#### [INSTRUCTIONS FOR THE TASK]
Set all the entries down again, unaltered.

(Saved data entries)
[Start of Attachment]

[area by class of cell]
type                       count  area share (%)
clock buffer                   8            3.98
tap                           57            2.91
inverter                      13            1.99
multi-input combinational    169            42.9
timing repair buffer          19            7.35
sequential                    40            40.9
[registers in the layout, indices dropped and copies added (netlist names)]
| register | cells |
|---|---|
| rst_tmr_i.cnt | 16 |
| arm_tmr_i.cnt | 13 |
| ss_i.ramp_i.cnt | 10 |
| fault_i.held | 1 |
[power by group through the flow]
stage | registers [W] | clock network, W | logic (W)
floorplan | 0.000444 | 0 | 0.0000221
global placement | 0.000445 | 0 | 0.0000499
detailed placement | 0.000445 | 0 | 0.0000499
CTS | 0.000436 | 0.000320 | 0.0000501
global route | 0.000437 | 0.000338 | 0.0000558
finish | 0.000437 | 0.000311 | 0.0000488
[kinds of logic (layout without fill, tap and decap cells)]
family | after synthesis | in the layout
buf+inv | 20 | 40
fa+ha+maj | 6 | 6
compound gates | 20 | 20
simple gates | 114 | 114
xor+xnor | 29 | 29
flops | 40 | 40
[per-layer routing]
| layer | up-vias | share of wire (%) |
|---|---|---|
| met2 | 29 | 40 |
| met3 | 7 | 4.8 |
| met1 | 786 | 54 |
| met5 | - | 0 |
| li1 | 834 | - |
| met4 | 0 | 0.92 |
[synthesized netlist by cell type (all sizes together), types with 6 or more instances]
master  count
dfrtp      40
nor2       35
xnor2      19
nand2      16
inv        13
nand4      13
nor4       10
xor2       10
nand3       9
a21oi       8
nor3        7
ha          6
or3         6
`src/rtl/pcm_slot_assigner.sv`:
```
module pcm_slot_assigner #(
  parameter int SLOT_W = 6,
  parameter int BYTE_W = 8
) (
  input  logic              clk,
  input  logic              rst_n,
  input  logic              ctl_cs_n,
  input  logic              ctl_stb,
  input  logic [7:0]        ctl_byte,
  input  logic              tx_fs,
  input  logic              rx_fs,
  input  logic [BYTE_W-1:0] tx_data,
  input  logic              tx_load,
  output logic              tx_ready,
  output logic [1:0]        tx_dat,
  output logic [1:0]        tx_oe,
  input  logic [1:0]        rx_dat,
  output logic [BYTE_W-1:0] rx_byte,
  output logic              rx_valid
);
  localparam int BIT_W = $clog2(BYTE_W);
  localparam int POS_W = SLOT_W + BIT_W;
  localparam logic [POS_W-1:0] POS_LAST = '1;
  localparam logic [BIT_W-1:0] BIT_LAST = '1;

  typedef struct packed {
    logic              en;
    logic              lane;
    logic [SLOT_W-1:0] slot;
  } cfg_t;

  logic       cs_q;
  logic [1:0] nbyte;
  logic       dir_q;
  logic [7:0] arg_q;
  logic       commit;

  cfg_t             shadow   [2];
  cfg_t             active   [2];
  logic [1:0]       pend     [2];
  logic             in_frame [2];
  logic [POS_W-1:0] pos      [2];
  logic [1:0]       hit, last;
  logic [1:0]       fs_v;

  logic              tx_full;
  logic [BYTE_W-1:0] tx_buf;
  logic              tx_bit;
  logic [BYTE_W-1:0] rx_sh;
  logic              rx_in;

  assign fs_v   = {rx_fs, tx_fs};
  assign commit = ctl_cs_n && !cs_q && (nbyte == 2'd2);

  always_ff @(posedge clk or negedge rst_n) begin
    if (!rst_n) begin
      cs_q  <= 1'b1;
      nbyte <= '0;
      dir_q <= 1'b0;
      arg_q <= '0;
    end else begin
      cs_q <= ctl_cs_n;
      if (ctl_cs_n) nbyte <= '0;
      else if (ctl_stb && nbyte != 2'd3) begin
        nbyte <= nbyte + 2'd1;
        if (nbyte == 2'd0) dir_q <= ctl_byte[0];
        if (nbyte == 2'd1) arg_q <= ctl_byte;
      end
    end
  end

  always_ff @(posedge clk or negedge rst_n) begin
    if (!rst_n) begin
      for (int d = 0; d < 2; d++) begin
        shadow[d]   <= '0;
        active[d]   <= '0;
        pend[d]     <= '0;
        in_frame[d] <= 1'b0;
        pos[d]      <= '0;
      end
    end else begin
      for (int d = 0; d < 2; d++) begin
        if (commit && dir_q == 1'(d)) begin
          shadow[d] <= '{en: arg_q[7], lane: arg_q[6], slot: arg_q[SLOT_W-1:0]};
          pend[d]   <= 2'd2;
        end else if (fs_v[d] && pend[d] != 2'd0) begin
          pend[d] <= pend[d] - 2'd1;
          if (pend[d] == 2'd1) active[d] <= shadow[d];
        end
        if (fs_v[d]) begin
          pos[d]      <= '0;
          in_frame[d] <= 1'b1;
        end else if (in_frame[d]) begin
          if (pos[d] == POS_LAST) in_frame[d] <= 1'b0;
          else pos[d] <= pos[d] + 1'b1;
        end
      end
    end
  end

  always_comb begin
    for (int d = 0; d < 2; d++) begin
      hit[d]  = in_frame[d] && active[d].en && (pos[d][POS_W-1:BIT_W] == active[d].slot);
      last[d] = hit[d] && (pos[d][BIT_W-1:0] == BIT_LAST);
    end
  end

  assign tx_ready = !tx_full && !hit[0];
  assign tx_bit   = tx_buf[~pos[0][BIT_W-1:0]];
  assign tx_oe    = hit[0] ? (active[0].lane ? 2'b10 : 2'b01) : 2'b00;
  assign tx_dat   = tx_oe & {2{tx_bit}};

  always_ff @(posedge clk or negedge rst_n) begin
    if (!rst_n) begin
      tx_full <= 1'b0;
      tx_buf  <= '0;
    end else if (tx_load && tx_ready) begin
      tx_full <= 1'b1;
      tx_buf  <= tx_data;
    end else if (last[0]) begin
      tx_full <= 1'b0;
    end
  end

  assign rx_in = rx_dat[active[1].lane];

  always_ff @(posedge clk or negedge rst_n) begin
    if (!rst_n) begin
      rx_sh    <= '0;
      rx_byte  <= '0;
      rx_valid <= 1'b0;
    end else begin
      rx_valid <= 1'b0;
      if (hit[1]) rx_sh <= {rx_sh[BYTE_W-2:0], rx_in};
      if (last[1]) begin
        rx_byte  <= {rx_sh[BYTE_W-2:0], rx_in};
        rx_valid <= 1'b1;
      end
    end
  end

  a_r5_one_lane: assert property (@(posedge clk) disable iff (!rst_n) $onehot0(tx_oe));
  a_r9_not_ready_in_slot: assert property (@(posedge clk) disable iff (!rst_n) (tx_oe != 2'b00) |-> !tx_ready);
  a_r4_tx_holds_between_fs: assert property (@(posedge clk) disable iff (!rst_n) !tx_fs |=> $stable(active[0]));
  a_r4_rx_holds_between_fs: assert property (@(posedge clk) disable iff (!rst_n) !rx_fs |=> $stable(active[1]));
  a_r4_wait_bound: assert property (@(posedge clk) disable iff (!rst_n) (pend[0] <= 2'd2) && (pend[1] <= 2'd2));
  a_r7_single_strobe: assert property (@(posedge clk) disable iff (!rst_n) rx_valid |=> !rx_valid);
endmodule

```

[End of Attachment]

#### [REPLY]
[area by class of cell]
type                       count  area share (%)
clock buffer                   8            3.98
tap                           57            2.91
inverter                      13            1.99
multi-input combinational    169            42.9
timing repair buffer          19            7.35
sequential                    40            40.9
[registers in the layout, indices dropped and copies added (netlist names)]
| register | cells |
|---|---|
| rst_tmr_i.cnt | 16 |
| arm_tmr_i.cnt | 13 |
| ss_i.ramp_i.cnt | 10 |
| fault_i.held | 1 |
[power by group through the flow]
stage | registers [W] | clock network, W | logic (W)
floorplan | 0.000444 | 0 | 0.0000221
global placement | 0.000445 | 0 | 0.0000499
detailed placement | 0.000445 | 0 | 0.0000499
CTS | 0.000436 | 0.000320 | 0.0000501
global route | 0.000437 | 0.000338 | 0.0000558
finish | 0.000437 | 0.000311 | 0.0000488
[kinds of logic (layout without fill, tap and decap cells)]
family | after synthesis | in the layout
buf+inv | 20 | 40
fa+ha+maj | 6 | 6
compound gates | 20 | 20
simple gates | 114 | 114
xor+xnor | 29 | 29
flops | 40 | 40
[per-layer routing]
| layer | up-vias | share of wire (%) |
|---|---|---|
| met2 | 29 | 40 |
| met3 | 7 | 4.8 |
| met1 | 786 | 54 |
| met5 | - | 0 |
| li1 | 834 | - |
| met4 | 0 | 0.92 |
[synthesized netlist by cell type (all sizes together), types with 6 or more instances]
master  count
dfrtp      40
nor2       35
xnor2      19
nand2      16
inv        13
nand4      13
nor4       10
xor2       10
nand3       9
a21oi       8
nor3        7
ha          6
or3         6
`src/rtl/pcm_slot_assigner.sv`:
```
module pcm_slot_assigner #(
  parameter int SLOT_W = 6,
  parameter int BYTE_W = 8
) (
  input  logic              clk,
  input  logic              rst_n,
  input  logic              ctl_cs_n,
  input  logic              ctl_stb,
  input  logic [7:0]        ctl_byte,
  input  logic              tx_fs,
  input  logic              rx_fs,
  input  logic [BYTE_W-1:0] tx_data,
  input  logic              tx_load,
  output logic              tx_ready,
  output logic [1:0]        tx_dat,
  output logic [1:0]        tx_oe,
  input  logic [1:0]        rx_dat,
  output logic [BYTE_W-1:0] rx_byte,
  output logic              rx_valid
);
  localparam int BIT_W = $clog2(BYTE_W);
  localparam int POS_W = SLOT_W + BIT_W;
  localparam logic [POS_W-1:0] POS_LAST = '1;
  localparam logic [BIT_W-1:0] BIT_LAST = '1;

  typedef struct packed {
    logic              en;
    logic              lane;
    logic [SLOT_W-1:0] slot;
  } cfg_t;

  logic       cs_q;
  logic [1:0] nbyte;
  logic       dir_q;
  logic [7:0] arg_q;
  logic       commit;

  cfg_t             shadow   [2];
  cfg_t             active   [2];
  logic [1:0]       pend     [2];
  logic             in_frame [2];
  logic [POS_W-1:0] pos      [2];
  logic [1:0]       hit, last;
  logic [1:0]       fs_v;

  logic              tx_full;
  logic [BYTE_W-1:0] tx_buf;
  logic              tx_bit;
  logic [BYTE_W-1:0] rx_sh;
  logic              rx_in;

  assign fs_v   = {rx_fs, tx_fs};
  assign commit = ctl_cs_n && !cs_q && (nbyte == 2'd2);

  always_ff @(posedge clk or negedge rst_n) begin
    if (!rst_n) begin
      cs_q  <= 1'b1;
      nbyte <= '0;
      dir_q <= 1'b0;
      arg_q <= '0;
    end else begin
      cs_q <= ctl_cs_n;
      if (ctl_cs_n) nbyte <= '0;
      else if (ctl_stb && nbyte != 2'd3) begin
        nbyte <= nbyte + 2'd1;
        if (nbyte == 2'd0) dir_q <= ctl_byte[0];
        if (nbyte == 2'd1) arg_q <= ctl_byte;
      end
    end
  end

  always_ff @(posedge clk or negedge rst_n) begin
    if (!rst_n) begin
      for (int d = 0; d < 2; d++) begin
        shadow[d]   <= '0;
        active[d]   <= '0;
        pend[d]     <= '0;
        in_frame[d] <= 1'b0;
        pos[d]      <= '0;
      end
    end else begin
      for (int d = 0; d < 2; d++) begin
        if (commit && dir_q == 1'(d)) begin
          shadow[d] <= '{en: arg_q[7], lane: arg_q[6], slot: arg_q[SLOT_W-1:0]};
          pend[d]   <= 2'd2;
        end else if (fs_v[d] && pend[d] != 2'd0) begin
          pend[d] <= pend[d] - 2'd1;
          if (pend[d] == 2'd1) active[d] <= shadow[d];
        end
        if (fs_v[d]) begin
          pos[d]      <= '0;
          in_frame[d] <= 1'b1;
        end else if (in_frame[d]) begin
          if (pos[d] == POS_LAST) in_frame[d] <= 1'b0;
          else pos[d] <= pos[d] + 1'b1;
        end
      end
    end
  end

  always_comb begin
    for (int d = 0; d < 2; d++) begin
      hit[d]  = in_frame[d] && active[d].en && (pos[d][POS_W-1:BIT_W] == active[d].slot);
      last[d] = hit[d] && (pos[d][BIT_W-1:0] == BIT_LAST);
    end
  end

  assign tx_ready = !tx_full && !hit[0];
  assign tx_bit   = tx_buf[~pos[0][BIT_W-1:0]];
  assign tx_oe    = hit[0] ? (active[0].lane ? 2'b10 : 2'b01) : 2'b00;
  assign tx_dat   = tx_oe & {2{tx_bit}};

  always_ff @(posedge clk or negedge rst_n) begin
    if (!rst_n) begin
      tx_full <= 1'b0;
      tx_buf  <= '0;
    end else if (tx_load && tx_ready) begin
      tx_full <= 1'b1;
      tx_buf  <= tx_data;
    end else if (last[0]) begin
      tx_full <= 1'b0;
    end
  end

  assign rx_in = rx_dat[active[1].lane];

  always_ff @(posedge clk or negedge rst_n) begin
    if (!rst_n) begin
      rx_sh    <= '0;
      rx_byte  <= '0;
      rx_valid <= 1'b0;
    end else begin
      rx_valid <= 1'b0;
      if (hit[1]) rx_sh <= {rx_sh[BYTE_W-2:0], rx_in};
      if (last[1]) begin
        rx_byte  <= {rx_sh[BYTE_W-2:0], rx_in};
        rx_valid <= 1'b1;
      end
    end
  end

  a_r5_one_lane: assert property (@(posedge clk) disable iff (!rst_n) $onehot0(tx_oe));
  a_r9_not_ready_in_slot: assert property (@(posedge clk) disable iff (!rst_n) (tx_oe != 2'b00) |-> !tx_ready);
  a_r4_tx_holds_between_fs: assert property (@(posedge clk) disable iff (!rst_n) !tx_fs |=> $stable(active[0]));
  a_r4_rx_holds_between_fs: assert property (@(posedge clk) disable iff (!rst_n) !rx_fs |=> $stable(active[1]));
  a_r4_wait_bound: assert property (@(posedge clk) disable iff (!rst_n) (pend[0] <= 2'd2) && (pend[1] <= 2'd2));
  a_r7_single_strobe: assert property (@(posedge clk) disable iff (!rst_n) rx_valid |=> !rx_valid);
endmodule

```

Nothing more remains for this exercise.